***** Data for review

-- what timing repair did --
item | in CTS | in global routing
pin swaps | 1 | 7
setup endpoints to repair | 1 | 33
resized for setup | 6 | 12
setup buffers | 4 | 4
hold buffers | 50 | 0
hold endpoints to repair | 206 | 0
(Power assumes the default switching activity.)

**********
***** Data for review

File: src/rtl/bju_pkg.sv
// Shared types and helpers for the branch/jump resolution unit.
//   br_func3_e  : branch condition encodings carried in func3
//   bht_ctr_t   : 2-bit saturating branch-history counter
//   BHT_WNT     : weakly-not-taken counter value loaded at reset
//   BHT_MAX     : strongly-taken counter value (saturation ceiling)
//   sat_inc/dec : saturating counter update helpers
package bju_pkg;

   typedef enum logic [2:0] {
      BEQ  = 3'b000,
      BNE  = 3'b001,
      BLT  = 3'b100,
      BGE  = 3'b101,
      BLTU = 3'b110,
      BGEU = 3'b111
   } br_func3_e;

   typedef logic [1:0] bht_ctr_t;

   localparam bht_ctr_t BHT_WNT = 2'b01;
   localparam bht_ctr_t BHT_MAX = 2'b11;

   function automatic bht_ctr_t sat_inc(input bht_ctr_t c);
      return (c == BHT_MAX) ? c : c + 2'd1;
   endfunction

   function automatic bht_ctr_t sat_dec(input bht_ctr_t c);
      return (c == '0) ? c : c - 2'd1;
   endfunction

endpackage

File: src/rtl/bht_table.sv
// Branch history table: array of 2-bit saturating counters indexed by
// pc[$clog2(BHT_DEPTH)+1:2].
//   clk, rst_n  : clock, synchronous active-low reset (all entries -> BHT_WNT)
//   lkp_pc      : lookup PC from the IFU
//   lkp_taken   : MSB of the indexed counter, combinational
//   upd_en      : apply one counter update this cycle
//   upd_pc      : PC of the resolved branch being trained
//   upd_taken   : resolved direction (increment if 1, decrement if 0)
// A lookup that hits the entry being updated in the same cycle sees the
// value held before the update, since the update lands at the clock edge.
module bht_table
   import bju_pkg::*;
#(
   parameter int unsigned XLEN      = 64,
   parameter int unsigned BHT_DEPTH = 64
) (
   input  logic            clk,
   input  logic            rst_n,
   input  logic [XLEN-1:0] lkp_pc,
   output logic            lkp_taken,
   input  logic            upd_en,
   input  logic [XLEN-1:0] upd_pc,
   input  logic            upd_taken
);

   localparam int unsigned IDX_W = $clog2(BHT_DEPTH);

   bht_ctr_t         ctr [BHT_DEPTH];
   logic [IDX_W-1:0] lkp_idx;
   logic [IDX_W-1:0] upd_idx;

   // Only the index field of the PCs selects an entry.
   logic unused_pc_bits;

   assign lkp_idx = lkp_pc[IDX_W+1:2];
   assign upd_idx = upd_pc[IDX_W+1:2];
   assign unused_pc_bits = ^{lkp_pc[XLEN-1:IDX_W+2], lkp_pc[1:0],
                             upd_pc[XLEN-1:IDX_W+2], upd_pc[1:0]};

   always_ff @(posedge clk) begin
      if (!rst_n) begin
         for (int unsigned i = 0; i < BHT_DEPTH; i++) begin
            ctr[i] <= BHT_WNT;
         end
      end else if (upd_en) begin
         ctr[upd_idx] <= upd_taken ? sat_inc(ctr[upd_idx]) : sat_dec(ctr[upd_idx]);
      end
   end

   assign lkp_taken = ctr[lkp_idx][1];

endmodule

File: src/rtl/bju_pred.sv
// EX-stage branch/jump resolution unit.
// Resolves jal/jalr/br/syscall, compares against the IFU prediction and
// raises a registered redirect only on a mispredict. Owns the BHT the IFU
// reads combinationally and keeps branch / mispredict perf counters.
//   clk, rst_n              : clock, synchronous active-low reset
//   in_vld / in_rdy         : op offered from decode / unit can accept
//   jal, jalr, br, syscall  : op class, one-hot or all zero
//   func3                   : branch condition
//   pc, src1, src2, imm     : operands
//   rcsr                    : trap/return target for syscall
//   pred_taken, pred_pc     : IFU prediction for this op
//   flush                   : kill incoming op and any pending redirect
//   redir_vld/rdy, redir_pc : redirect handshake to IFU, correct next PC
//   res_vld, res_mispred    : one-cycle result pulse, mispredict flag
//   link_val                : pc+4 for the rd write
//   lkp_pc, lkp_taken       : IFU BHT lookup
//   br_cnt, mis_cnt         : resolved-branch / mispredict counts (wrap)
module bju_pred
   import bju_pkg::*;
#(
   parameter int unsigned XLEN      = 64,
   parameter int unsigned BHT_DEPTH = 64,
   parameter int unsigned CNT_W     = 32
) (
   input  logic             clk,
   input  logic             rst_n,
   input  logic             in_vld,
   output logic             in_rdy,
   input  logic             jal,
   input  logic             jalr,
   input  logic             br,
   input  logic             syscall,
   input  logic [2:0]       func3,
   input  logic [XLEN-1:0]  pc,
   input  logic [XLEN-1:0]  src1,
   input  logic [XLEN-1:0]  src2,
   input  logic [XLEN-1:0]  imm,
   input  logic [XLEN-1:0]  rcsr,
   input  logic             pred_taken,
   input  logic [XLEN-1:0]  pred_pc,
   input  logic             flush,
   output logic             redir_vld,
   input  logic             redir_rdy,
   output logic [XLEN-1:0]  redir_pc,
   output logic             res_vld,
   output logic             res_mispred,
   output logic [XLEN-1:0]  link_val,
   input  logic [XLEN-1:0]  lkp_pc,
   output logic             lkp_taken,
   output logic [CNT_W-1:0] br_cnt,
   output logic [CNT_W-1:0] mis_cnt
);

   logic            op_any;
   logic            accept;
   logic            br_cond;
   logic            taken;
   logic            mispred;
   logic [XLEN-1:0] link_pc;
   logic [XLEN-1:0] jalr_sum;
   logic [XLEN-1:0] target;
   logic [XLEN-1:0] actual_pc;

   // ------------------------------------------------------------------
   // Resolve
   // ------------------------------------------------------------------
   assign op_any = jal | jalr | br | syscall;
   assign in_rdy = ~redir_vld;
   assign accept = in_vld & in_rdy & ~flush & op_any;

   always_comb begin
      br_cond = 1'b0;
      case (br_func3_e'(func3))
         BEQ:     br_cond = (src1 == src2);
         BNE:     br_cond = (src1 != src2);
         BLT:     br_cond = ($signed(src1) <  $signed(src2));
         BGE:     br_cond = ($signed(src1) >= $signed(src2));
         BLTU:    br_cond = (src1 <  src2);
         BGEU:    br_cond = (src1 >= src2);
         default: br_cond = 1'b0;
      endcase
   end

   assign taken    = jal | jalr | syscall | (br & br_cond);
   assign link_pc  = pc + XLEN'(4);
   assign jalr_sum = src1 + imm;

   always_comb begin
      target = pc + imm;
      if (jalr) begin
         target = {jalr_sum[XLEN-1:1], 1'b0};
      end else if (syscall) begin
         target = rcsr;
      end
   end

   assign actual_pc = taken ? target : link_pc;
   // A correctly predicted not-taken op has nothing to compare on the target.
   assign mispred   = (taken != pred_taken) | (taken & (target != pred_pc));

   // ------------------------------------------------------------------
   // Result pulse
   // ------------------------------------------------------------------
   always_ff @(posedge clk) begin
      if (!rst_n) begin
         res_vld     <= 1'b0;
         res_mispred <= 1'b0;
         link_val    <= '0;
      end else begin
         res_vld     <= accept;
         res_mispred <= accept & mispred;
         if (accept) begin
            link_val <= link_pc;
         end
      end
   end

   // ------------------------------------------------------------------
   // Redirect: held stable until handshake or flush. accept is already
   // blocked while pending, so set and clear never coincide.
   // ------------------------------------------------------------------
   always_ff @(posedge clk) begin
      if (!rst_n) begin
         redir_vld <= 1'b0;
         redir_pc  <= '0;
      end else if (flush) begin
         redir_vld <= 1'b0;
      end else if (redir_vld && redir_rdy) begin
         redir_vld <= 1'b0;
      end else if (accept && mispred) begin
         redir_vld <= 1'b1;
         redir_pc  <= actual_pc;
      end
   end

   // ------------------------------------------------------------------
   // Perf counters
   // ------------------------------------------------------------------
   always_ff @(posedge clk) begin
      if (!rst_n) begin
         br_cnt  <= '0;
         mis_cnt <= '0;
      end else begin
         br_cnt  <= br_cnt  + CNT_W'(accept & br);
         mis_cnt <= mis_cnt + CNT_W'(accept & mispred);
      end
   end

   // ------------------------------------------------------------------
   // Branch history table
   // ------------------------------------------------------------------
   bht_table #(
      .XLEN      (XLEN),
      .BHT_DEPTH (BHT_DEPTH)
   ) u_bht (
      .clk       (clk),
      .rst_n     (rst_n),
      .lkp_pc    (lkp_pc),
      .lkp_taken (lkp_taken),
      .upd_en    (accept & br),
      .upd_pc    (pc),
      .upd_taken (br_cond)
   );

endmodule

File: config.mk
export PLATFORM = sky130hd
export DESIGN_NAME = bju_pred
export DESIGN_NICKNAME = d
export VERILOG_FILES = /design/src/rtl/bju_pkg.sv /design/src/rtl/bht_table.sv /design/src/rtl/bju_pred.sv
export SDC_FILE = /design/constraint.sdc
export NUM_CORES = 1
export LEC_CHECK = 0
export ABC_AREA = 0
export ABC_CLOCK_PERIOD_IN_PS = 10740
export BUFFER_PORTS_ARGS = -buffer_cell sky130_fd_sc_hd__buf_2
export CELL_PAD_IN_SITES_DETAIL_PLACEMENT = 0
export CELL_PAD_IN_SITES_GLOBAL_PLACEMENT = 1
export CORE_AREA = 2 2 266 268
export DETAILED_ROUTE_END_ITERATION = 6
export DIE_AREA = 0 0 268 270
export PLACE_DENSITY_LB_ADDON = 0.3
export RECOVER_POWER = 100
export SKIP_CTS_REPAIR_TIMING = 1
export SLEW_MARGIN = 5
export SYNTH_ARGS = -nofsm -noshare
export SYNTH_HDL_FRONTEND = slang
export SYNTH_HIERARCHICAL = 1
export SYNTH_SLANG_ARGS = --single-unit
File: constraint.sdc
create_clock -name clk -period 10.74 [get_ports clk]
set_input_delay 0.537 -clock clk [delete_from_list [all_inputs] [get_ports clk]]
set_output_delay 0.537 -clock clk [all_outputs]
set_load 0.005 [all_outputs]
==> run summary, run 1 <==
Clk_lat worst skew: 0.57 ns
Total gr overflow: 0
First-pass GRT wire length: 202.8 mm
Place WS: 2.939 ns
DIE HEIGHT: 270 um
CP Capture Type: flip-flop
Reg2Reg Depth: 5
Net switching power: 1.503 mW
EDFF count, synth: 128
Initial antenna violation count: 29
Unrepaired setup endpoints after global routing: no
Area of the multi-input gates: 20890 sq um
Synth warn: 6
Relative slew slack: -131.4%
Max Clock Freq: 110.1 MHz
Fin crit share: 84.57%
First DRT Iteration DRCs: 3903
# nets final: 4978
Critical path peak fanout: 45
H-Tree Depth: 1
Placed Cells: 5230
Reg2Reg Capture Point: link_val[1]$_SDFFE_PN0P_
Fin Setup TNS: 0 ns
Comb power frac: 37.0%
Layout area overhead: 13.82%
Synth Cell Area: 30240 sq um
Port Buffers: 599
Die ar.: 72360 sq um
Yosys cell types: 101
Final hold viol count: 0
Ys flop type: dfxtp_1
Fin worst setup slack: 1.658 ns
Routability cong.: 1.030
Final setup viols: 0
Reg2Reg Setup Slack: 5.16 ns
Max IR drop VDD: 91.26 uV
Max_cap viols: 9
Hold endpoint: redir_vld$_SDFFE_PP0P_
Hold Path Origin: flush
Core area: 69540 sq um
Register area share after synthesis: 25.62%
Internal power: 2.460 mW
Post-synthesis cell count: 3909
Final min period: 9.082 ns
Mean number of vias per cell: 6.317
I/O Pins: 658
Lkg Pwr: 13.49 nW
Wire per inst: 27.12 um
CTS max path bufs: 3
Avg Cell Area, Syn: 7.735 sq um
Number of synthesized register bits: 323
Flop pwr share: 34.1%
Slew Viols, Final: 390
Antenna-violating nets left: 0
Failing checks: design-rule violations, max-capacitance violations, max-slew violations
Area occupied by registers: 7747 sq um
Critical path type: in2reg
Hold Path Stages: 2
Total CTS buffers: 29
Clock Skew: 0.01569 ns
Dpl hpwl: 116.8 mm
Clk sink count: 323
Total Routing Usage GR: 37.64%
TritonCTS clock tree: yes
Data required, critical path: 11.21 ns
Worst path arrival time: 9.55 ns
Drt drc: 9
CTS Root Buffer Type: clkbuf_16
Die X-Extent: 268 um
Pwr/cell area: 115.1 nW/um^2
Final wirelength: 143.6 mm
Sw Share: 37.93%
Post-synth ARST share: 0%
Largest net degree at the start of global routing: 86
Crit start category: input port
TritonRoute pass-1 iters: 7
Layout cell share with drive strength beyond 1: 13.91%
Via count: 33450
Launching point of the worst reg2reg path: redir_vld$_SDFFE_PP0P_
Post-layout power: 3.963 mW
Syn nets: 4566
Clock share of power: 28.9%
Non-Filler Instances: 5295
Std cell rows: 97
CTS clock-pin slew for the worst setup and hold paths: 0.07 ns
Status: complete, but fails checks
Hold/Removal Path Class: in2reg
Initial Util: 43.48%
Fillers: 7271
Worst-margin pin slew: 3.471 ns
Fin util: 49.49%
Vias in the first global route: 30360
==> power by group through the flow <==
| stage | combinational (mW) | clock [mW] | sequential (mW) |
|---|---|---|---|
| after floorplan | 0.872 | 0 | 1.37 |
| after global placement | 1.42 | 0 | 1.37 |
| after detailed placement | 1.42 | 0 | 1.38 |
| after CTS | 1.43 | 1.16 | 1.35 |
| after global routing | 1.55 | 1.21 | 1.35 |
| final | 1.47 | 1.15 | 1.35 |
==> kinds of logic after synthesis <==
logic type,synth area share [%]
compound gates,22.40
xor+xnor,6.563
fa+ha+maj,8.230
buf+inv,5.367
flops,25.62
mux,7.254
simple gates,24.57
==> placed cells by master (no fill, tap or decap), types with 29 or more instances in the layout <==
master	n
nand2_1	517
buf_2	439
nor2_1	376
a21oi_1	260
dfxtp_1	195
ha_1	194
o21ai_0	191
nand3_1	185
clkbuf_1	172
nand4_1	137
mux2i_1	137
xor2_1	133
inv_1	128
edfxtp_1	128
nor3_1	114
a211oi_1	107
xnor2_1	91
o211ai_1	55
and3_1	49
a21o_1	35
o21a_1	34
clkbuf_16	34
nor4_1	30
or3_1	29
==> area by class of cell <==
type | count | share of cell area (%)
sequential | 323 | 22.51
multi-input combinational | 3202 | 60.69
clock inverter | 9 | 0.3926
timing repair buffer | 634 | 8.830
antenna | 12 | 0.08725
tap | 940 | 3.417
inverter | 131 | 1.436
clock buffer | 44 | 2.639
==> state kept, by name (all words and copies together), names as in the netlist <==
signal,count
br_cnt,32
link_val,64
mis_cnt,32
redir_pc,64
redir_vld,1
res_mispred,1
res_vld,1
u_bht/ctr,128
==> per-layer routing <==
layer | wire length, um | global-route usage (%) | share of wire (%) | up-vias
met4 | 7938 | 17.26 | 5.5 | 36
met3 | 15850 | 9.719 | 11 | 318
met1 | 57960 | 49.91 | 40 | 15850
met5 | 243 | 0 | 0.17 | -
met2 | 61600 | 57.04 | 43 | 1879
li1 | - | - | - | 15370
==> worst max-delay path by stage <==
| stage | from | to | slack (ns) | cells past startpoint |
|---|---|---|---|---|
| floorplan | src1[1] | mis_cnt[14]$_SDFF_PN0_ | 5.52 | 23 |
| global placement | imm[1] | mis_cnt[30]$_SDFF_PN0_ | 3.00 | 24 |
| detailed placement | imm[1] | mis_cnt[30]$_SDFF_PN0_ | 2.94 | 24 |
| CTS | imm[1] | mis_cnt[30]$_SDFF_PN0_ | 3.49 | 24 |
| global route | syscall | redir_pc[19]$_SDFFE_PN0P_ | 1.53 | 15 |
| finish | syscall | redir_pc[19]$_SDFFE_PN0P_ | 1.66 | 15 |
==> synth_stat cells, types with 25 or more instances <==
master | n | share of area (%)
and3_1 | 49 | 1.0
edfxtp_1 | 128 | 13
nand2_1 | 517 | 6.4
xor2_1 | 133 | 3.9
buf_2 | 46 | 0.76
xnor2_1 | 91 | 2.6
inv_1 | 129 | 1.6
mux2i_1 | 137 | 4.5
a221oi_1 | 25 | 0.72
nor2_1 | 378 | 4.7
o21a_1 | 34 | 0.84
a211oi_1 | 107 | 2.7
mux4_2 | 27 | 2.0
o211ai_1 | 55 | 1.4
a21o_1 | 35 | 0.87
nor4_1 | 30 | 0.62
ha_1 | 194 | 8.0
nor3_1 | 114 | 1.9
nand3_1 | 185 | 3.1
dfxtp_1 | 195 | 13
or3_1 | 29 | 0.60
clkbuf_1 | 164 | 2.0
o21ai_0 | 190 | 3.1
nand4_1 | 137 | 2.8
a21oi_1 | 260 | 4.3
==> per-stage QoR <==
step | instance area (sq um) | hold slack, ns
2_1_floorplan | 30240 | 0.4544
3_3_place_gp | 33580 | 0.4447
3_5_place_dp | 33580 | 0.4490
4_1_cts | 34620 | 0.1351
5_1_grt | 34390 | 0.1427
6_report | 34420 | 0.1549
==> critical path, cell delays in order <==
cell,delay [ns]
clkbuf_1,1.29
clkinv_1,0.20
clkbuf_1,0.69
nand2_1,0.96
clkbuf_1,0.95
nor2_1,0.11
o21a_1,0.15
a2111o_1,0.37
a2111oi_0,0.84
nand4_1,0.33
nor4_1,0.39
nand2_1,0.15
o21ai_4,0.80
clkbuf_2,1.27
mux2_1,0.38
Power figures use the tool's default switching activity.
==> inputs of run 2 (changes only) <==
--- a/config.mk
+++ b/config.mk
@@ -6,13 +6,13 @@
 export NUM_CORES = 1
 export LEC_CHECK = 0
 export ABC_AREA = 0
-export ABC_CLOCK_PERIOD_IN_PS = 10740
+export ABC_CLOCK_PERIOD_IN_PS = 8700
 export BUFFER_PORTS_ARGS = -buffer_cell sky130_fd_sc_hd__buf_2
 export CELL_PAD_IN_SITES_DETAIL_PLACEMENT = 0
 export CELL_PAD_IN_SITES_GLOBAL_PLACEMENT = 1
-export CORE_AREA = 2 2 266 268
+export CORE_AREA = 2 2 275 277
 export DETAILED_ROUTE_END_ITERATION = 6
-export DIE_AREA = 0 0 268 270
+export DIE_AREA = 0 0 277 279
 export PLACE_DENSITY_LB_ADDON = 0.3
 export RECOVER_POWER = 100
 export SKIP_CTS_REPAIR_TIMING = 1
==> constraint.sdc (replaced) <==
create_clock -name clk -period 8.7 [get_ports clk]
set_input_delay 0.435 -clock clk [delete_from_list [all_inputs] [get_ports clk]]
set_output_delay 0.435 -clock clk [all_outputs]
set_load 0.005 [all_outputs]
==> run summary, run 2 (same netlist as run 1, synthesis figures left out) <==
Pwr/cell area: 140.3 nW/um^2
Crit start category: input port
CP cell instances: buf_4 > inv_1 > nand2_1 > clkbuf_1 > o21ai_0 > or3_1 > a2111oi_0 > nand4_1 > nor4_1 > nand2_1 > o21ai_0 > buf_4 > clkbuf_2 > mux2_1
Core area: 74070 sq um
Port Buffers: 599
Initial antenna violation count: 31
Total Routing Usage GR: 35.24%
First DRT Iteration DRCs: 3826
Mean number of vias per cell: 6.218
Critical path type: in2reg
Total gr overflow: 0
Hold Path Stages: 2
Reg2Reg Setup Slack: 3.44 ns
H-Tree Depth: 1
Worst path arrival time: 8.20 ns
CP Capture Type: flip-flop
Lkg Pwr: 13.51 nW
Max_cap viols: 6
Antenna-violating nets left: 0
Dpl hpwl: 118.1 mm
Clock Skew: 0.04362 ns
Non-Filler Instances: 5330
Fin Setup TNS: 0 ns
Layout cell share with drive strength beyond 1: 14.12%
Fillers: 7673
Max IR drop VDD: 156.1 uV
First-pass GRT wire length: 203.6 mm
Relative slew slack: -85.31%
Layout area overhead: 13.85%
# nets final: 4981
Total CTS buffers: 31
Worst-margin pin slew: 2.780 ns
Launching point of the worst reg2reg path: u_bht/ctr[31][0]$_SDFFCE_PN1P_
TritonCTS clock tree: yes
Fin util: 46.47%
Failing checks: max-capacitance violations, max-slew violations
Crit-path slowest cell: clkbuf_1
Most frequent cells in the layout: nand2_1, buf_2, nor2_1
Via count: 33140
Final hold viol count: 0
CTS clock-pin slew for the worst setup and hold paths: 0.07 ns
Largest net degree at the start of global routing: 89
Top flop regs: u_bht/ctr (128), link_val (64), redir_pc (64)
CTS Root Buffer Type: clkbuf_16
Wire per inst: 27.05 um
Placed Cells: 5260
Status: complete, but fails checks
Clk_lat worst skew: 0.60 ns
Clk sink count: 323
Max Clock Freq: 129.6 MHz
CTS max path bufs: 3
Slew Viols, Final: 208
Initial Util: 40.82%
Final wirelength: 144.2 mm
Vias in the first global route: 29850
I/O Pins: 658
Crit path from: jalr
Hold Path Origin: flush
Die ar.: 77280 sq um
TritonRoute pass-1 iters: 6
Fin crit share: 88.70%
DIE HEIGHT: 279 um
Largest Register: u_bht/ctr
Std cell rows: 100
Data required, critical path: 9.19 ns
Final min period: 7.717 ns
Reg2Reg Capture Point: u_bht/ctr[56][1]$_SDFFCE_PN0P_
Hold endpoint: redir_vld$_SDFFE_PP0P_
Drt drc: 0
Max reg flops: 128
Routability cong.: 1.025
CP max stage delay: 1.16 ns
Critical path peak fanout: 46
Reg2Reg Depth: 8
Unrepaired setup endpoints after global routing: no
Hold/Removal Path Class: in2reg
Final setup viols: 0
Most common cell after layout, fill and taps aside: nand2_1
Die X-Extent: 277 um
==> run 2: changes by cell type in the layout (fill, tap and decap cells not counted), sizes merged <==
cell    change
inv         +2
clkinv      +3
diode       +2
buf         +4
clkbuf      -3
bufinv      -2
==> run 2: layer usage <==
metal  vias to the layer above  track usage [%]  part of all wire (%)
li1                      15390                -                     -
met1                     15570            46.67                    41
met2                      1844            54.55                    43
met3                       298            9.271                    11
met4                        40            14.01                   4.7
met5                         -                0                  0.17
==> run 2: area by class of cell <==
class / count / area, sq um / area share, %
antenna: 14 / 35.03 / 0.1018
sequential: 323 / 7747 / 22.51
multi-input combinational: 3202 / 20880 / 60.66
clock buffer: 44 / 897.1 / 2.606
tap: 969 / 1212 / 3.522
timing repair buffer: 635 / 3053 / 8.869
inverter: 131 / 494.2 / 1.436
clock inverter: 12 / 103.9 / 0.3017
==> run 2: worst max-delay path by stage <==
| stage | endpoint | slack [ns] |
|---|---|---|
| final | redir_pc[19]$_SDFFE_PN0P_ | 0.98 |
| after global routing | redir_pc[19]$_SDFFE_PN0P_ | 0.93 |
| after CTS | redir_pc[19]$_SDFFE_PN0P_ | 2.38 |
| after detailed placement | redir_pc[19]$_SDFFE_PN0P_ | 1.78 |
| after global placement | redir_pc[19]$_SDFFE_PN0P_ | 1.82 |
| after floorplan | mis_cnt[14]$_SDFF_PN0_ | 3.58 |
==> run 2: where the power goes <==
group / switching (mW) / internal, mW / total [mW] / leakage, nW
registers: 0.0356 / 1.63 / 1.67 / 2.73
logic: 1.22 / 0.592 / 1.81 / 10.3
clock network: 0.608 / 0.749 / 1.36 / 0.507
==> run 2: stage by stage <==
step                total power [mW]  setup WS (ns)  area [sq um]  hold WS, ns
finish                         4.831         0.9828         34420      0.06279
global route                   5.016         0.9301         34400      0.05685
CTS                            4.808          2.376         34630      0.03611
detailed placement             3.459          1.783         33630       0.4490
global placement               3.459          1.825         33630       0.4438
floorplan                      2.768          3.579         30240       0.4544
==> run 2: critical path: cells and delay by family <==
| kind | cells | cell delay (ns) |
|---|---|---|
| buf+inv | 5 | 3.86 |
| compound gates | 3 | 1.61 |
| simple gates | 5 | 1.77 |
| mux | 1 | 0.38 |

**********

What to work on: Everything in the material above from the line that has "-- what timing" through the line that has "(Power assumes the" must be duplicated exactly, with no other lines given.

Expected output:
-- what timing repair did --
item | in CTS | in global routing
pin swaps | 1 | 7
setup endpoints to repair | 1 | 33
resized for setup | 6 | 12
setup buffers | 4 | 4
hold buffers | 50 | 0
hold endpoints to repair | 206 | 0
(Power assumes the default switching activity.)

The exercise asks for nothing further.